[Data entries]
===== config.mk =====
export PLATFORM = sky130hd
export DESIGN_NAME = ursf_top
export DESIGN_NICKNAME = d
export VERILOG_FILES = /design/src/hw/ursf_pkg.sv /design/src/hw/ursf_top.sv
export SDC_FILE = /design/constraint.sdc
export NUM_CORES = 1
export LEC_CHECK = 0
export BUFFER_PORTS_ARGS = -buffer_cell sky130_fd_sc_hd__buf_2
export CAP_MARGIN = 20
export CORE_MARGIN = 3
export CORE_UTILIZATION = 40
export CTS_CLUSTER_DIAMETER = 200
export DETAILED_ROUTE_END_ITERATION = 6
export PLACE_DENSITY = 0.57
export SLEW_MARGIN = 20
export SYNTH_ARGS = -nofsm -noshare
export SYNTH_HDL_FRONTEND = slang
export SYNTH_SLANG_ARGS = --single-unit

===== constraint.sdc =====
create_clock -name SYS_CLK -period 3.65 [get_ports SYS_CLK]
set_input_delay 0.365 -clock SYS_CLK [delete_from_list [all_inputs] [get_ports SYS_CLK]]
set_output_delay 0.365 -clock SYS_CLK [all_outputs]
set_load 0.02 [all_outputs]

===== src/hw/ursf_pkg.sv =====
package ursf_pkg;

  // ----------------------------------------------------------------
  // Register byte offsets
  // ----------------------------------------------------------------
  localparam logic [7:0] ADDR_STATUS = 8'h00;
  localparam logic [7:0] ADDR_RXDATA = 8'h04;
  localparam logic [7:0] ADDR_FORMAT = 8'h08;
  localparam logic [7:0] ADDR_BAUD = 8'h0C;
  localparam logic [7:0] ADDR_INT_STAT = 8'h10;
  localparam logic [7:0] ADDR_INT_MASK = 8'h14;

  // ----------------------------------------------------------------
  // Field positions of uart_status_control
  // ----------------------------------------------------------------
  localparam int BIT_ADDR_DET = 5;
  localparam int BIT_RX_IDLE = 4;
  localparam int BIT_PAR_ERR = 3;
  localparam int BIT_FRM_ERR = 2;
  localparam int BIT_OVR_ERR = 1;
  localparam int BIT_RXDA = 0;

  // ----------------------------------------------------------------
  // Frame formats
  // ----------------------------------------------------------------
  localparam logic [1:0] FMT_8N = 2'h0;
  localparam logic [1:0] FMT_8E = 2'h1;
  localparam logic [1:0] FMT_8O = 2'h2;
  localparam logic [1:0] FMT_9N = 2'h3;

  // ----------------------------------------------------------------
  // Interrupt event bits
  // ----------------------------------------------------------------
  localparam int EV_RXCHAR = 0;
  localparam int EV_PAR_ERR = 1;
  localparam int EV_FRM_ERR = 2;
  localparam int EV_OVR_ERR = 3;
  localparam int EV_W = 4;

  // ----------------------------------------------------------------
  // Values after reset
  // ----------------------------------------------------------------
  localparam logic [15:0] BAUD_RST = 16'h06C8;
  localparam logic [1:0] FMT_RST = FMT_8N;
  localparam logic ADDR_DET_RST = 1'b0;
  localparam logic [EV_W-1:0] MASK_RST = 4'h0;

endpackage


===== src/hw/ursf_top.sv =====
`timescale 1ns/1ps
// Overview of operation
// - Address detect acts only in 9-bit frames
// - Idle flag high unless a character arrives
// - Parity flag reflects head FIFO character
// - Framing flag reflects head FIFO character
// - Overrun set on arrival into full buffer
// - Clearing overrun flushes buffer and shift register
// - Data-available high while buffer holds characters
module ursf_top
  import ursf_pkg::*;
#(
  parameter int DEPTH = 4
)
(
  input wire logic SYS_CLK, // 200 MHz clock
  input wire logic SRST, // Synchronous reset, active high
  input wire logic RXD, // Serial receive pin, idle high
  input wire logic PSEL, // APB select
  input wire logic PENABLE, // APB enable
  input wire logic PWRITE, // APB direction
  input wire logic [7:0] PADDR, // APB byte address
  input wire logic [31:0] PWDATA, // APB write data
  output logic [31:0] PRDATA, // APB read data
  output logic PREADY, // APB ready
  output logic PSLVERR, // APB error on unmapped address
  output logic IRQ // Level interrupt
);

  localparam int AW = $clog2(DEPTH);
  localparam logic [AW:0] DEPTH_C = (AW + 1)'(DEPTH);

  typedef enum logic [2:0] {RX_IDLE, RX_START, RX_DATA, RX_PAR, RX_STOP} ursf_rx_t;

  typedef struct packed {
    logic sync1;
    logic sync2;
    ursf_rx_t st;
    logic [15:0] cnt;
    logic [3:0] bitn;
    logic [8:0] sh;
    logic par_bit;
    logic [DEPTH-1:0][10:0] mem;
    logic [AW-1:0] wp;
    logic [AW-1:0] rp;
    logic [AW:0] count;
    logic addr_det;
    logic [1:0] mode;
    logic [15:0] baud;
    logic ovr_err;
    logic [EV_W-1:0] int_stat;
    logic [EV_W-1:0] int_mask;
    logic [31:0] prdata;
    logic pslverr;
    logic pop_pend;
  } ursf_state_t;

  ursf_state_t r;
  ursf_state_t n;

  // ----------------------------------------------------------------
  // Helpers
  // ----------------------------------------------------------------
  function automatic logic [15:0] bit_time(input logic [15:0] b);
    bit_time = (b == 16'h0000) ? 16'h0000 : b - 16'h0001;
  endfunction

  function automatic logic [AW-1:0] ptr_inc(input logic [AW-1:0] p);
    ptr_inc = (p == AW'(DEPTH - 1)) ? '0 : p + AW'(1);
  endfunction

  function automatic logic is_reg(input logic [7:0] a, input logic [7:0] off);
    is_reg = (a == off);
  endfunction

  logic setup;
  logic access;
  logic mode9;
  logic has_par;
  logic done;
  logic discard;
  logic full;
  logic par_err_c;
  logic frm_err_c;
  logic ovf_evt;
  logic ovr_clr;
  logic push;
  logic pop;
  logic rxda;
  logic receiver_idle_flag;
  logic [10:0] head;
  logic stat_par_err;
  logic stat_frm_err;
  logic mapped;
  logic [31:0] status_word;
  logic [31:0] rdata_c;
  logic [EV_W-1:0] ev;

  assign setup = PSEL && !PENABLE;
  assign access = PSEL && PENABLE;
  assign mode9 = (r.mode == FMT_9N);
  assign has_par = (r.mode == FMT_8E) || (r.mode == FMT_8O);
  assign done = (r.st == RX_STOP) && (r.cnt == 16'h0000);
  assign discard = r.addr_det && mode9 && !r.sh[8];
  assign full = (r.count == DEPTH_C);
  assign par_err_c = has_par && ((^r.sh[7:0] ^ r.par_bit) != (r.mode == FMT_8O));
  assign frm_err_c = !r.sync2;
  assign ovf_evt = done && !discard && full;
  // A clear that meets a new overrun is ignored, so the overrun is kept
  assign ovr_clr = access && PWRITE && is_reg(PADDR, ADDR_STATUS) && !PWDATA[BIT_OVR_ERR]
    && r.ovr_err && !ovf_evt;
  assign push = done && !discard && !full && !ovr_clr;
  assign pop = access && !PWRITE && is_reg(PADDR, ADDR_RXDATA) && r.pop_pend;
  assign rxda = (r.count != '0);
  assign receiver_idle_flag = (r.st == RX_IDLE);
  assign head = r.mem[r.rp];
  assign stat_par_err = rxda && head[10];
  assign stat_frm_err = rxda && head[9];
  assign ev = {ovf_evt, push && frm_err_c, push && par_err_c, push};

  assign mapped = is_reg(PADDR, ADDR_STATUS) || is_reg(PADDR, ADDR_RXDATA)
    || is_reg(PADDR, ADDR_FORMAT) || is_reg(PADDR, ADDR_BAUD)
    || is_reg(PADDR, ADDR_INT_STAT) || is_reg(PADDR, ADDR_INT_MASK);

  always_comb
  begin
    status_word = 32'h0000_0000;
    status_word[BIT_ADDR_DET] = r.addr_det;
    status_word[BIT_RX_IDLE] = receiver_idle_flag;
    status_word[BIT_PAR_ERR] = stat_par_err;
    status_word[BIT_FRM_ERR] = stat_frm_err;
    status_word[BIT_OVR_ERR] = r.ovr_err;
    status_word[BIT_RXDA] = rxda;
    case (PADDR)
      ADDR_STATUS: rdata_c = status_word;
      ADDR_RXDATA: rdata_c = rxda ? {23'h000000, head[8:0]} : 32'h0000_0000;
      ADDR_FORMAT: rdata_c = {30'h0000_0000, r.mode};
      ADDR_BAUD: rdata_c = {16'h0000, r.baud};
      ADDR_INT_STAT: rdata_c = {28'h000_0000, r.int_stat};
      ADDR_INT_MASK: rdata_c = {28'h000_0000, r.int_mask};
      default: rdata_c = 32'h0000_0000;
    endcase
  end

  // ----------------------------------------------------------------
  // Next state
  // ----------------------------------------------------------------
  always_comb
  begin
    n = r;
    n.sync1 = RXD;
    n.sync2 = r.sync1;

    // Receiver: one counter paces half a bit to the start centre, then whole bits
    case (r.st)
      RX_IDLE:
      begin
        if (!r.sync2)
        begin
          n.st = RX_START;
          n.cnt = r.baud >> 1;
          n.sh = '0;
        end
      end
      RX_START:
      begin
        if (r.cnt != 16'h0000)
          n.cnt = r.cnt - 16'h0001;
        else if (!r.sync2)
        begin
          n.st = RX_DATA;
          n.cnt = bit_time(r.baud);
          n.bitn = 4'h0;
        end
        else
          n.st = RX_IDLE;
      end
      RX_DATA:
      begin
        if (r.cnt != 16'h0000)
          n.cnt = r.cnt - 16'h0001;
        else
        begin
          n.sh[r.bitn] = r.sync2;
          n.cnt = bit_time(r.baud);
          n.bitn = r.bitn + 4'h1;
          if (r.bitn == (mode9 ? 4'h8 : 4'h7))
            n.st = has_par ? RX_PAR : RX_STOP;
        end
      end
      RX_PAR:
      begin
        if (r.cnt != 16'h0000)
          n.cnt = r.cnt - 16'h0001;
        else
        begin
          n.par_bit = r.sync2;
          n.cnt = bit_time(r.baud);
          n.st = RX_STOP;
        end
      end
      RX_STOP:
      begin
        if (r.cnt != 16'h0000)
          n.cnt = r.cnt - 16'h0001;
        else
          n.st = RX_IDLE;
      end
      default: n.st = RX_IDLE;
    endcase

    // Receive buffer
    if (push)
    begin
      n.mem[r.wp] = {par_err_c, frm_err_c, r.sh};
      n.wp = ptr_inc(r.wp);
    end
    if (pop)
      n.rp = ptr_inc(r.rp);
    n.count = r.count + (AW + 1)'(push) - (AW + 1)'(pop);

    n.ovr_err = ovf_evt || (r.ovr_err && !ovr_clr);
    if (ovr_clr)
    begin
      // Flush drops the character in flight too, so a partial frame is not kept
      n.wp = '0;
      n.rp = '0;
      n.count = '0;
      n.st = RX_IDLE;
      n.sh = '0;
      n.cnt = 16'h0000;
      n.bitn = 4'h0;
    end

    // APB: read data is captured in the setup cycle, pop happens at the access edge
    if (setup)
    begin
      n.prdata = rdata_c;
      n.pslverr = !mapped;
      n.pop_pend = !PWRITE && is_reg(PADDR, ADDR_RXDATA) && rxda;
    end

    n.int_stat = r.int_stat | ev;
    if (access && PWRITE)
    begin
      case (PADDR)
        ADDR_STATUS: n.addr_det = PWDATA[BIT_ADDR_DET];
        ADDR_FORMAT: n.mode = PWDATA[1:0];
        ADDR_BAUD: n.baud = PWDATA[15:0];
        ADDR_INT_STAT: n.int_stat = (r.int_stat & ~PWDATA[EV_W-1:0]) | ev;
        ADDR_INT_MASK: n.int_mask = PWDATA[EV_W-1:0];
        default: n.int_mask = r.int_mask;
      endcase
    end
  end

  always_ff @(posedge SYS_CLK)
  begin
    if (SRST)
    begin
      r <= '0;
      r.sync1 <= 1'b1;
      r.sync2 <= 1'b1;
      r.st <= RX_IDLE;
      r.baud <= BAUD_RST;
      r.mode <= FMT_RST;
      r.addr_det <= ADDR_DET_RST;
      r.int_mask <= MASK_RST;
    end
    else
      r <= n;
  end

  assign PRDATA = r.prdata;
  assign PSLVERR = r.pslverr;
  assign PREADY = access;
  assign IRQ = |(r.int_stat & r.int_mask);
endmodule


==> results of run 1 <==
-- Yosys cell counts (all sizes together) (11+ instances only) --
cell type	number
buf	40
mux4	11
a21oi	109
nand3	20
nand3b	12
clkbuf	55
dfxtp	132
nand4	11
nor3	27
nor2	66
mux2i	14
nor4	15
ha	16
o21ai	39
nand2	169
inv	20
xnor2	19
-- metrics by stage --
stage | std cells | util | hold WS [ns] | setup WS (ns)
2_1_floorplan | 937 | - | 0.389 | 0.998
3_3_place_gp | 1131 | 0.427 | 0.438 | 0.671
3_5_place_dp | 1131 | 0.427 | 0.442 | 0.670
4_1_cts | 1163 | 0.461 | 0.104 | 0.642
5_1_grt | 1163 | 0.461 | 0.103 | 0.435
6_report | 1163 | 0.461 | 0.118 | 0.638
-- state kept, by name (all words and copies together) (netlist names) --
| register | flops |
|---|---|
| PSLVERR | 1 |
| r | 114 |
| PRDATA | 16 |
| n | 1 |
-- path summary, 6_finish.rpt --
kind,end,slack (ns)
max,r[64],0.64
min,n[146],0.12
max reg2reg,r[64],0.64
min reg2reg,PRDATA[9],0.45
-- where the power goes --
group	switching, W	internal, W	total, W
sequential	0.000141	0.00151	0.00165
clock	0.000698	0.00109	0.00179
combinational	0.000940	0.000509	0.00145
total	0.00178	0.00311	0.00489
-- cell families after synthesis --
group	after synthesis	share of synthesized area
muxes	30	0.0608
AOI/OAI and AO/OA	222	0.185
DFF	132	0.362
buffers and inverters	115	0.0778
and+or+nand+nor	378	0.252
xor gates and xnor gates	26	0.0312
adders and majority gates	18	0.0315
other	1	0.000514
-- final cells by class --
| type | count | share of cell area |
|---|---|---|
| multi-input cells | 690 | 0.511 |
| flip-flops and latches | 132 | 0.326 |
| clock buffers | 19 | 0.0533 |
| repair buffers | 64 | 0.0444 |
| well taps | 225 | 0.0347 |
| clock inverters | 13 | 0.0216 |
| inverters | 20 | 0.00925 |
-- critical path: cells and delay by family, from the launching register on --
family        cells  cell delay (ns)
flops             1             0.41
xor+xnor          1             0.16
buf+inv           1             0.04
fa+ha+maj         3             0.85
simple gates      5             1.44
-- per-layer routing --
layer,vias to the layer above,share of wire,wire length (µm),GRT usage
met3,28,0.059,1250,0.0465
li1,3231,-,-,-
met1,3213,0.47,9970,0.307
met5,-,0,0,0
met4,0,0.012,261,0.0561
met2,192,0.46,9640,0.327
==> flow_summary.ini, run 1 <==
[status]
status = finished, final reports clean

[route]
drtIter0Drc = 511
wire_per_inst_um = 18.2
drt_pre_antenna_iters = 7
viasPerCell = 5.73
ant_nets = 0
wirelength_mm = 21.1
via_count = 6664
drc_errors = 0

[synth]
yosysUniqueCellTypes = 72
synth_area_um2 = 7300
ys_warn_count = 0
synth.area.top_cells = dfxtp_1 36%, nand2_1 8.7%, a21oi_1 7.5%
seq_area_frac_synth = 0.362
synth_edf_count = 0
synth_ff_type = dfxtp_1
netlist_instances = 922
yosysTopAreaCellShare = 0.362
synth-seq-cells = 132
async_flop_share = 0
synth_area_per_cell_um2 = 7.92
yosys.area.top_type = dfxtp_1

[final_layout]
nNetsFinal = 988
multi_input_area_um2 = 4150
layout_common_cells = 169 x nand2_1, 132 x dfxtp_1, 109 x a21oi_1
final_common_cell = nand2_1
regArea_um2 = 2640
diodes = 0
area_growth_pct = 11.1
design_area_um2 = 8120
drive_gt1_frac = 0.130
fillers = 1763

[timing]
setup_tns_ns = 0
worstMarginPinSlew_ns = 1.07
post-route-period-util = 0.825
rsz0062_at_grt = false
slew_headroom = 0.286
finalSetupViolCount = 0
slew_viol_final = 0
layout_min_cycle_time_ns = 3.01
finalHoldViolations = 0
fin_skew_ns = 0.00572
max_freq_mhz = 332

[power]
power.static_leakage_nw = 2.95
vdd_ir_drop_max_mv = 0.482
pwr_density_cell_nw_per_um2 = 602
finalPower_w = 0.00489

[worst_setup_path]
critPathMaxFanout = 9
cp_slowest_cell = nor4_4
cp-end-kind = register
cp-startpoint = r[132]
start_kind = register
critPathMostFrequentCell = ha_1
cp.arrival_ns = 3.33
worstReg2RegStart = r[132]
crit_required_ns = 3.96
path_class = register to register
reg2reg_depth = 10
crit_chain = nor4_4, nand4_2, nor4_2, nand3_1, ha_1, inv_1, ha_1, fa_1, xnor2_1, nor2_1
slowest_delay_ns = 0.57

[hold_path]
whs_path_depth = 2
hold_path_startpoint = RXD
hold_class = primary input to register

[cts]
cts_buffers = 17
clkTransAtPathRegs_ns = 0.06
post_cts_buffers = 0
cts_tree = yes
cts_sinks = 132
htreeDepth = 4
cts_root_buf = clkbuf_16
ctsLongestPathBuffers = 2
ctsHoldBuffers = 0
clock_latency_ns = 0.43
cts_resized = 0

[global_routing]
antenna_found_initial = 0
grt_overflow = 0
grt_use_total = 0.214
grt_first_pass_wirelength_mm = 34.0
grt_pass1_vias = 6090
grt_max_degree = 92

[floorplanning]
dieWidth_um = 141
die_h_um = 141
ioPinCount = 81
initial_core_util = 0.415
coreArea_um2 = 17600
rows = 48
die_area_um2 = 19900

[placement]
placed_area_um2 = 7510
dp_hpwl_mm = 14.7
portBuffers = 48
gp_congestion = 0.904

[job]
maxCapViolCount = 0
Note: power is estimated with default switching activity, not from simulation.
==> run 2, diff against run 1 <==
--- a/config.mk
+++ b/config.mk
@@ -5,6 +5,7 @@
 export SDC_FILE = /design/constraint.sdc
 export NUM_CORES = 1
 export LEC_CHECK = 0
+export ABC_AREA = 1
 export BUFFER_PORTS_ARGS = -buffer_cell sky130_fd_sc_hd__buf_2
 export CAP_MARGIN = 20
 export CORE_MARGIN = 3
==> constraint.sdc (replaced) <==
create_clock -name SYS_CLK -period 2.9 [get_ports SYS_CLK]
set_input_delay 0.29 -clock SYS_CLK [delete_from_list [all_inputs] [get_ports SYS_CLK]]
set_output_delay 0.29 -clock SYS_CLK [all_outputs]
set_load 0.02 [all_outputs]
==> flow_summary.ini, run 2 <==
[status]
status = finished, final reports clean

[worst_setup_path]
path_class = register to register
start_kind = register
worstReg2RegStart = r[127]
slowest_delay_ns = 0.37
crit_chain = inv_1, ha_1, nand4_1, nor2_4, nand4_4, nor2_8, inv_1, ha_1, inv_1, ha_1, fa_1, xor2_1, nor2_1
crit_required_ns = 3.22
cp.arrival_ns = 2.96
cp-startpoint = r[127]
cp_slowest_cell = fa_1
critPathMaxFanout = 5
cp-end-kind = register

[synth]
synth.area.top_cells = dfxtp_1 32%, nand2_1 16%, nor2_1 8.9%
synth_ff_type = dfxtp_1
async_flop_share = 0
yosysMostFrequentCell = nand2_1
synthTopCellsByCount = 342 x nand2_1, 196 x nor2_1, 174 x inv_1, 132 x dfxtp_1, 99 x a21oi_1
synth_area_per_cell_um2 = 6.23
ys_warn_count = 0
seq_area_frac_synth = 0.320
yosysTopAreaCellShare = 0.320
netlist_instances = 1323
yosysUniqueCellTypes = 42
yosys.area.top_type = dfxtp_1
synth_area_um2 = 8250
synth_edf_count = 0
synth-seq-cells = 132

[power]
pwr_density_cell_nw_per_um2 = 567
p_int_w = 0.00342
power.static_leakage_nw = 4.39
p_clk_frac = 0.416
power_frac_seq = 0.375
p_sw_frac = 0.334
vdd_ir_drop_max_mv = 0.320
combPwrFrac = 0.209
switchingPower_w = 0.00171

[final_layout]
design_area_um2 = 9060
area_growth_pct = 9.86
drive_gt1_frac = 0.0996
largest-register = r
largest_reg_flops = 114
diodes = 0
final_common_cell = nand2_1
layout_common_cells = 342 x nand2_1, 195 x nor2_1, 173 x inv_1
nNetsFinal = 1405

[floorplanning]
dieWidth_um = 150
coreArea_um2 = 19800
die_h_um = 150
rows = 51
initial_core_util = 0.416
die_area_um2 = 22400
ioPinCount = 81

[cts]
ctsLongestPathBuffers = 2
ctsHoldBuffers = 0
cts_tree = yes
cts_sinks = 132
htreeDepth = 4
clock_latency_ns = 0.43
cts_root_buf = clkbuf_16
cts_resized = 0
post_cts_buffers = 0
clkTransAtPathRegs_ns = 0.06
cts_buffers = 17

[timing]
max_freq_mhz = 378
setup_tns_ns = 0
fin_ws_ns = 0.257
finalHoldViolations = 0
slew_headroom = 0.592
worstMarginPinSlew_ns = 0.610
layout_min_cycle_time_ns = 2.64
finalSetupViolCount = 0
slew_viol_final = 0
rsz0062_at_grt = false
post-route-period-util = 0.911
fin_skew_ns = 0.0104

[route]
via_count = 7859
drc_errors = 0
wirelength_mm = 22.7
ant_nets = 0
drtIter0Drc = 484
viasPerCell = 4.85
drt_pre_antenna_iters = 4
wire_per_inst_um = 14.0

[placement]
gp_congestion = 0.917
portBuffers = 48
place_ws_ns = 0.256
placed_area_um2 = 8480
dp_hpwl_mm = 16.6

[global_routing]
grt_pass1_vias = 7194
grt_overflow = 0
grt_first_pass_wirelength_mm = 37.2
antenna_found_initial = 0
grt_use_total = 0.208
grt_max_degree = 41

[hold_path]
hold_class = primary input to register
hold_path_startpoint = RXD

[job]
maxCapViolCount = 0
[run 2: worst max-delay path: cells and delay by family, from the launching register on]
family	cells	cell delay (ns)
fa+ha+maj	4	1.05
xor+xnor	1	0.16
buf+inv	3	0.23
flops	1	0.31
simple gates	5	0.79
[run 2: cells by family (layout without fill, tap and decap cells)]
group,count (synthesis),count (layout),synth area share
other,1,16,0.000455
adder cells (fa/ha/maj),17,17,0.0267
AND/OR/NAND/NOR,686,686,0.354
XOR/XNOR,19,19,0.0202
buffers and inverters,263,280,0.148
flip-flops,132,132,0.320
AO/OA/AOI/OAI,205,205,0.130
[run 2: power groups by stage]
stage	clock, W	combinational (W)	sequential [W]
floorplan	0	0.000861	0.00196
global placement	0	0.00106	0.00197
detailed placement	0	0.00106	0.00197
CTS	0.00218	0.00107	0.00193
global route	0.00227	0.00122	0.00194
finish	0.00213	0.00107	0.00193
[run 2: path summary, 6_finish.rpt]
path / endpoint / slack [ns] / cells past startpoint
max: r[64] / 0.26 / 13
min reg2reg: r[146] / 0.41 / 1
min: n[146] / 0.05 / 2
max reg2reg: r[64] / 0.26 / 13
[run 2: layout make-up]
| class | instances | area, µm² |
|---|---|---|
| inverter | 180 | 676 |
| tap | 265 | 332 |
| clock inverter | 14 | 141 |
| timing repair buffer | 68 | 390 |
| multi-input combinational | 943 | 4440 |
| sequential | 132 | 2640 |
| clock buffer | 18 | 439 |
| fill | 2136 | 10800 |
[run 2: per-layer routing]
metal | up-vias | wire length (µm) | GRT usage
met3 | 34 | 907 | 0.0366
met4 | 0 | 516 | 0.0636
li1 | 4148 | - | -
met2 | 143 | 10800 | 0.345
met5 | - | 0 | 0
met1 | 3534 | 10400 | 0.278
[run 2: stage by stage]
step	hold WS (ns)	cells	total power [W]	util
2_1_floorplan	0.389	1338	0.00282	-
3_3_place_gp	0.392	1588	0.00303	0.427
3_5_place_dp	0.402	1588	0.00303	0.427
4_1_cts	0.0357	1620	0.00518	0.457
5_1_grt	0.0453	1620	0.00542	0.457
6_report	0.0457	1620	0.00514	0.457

- TASK DIRECTIONS:
In the data above, find the line with "logic mode9;" and the line with "assign discard = r.addr_det". Retype both, plus every line between them, exactly.

- SOLUTION TO THIS PROBLEM:
  logic mode9;
  logic has_par;
  logic done;
  logic discard;
  logic full;
  logic par_err_c;
  logic frm_err_c;
  logic ovf_evt;
  logic ovr_clr;
  logic push;
  logic pop;
  logic rxda;
  logic receiver_idle_flag;
  logic [10:0] head;
  logic stat_par_err;
  logic stat_frm_err;
  logic mapped;
  logic [31:0] status_word;
  logic [31:0] rdata_c;
  logic [EV_W-1:0] ev;

  assign setup = PSEL && !PENABLE;
  assign access = PSEL && PENABLE;
  assign mode9 = (r.mode == FMT_9N);
  assign has_par = (r.mode == FMT_8E) || (r.mode == FMT_8O);
  assign done = (r.st == RX_STOP) && (r.cnt == 16'h0000);
  assign discard = r.addr_det && mode9 && !r.sh[8];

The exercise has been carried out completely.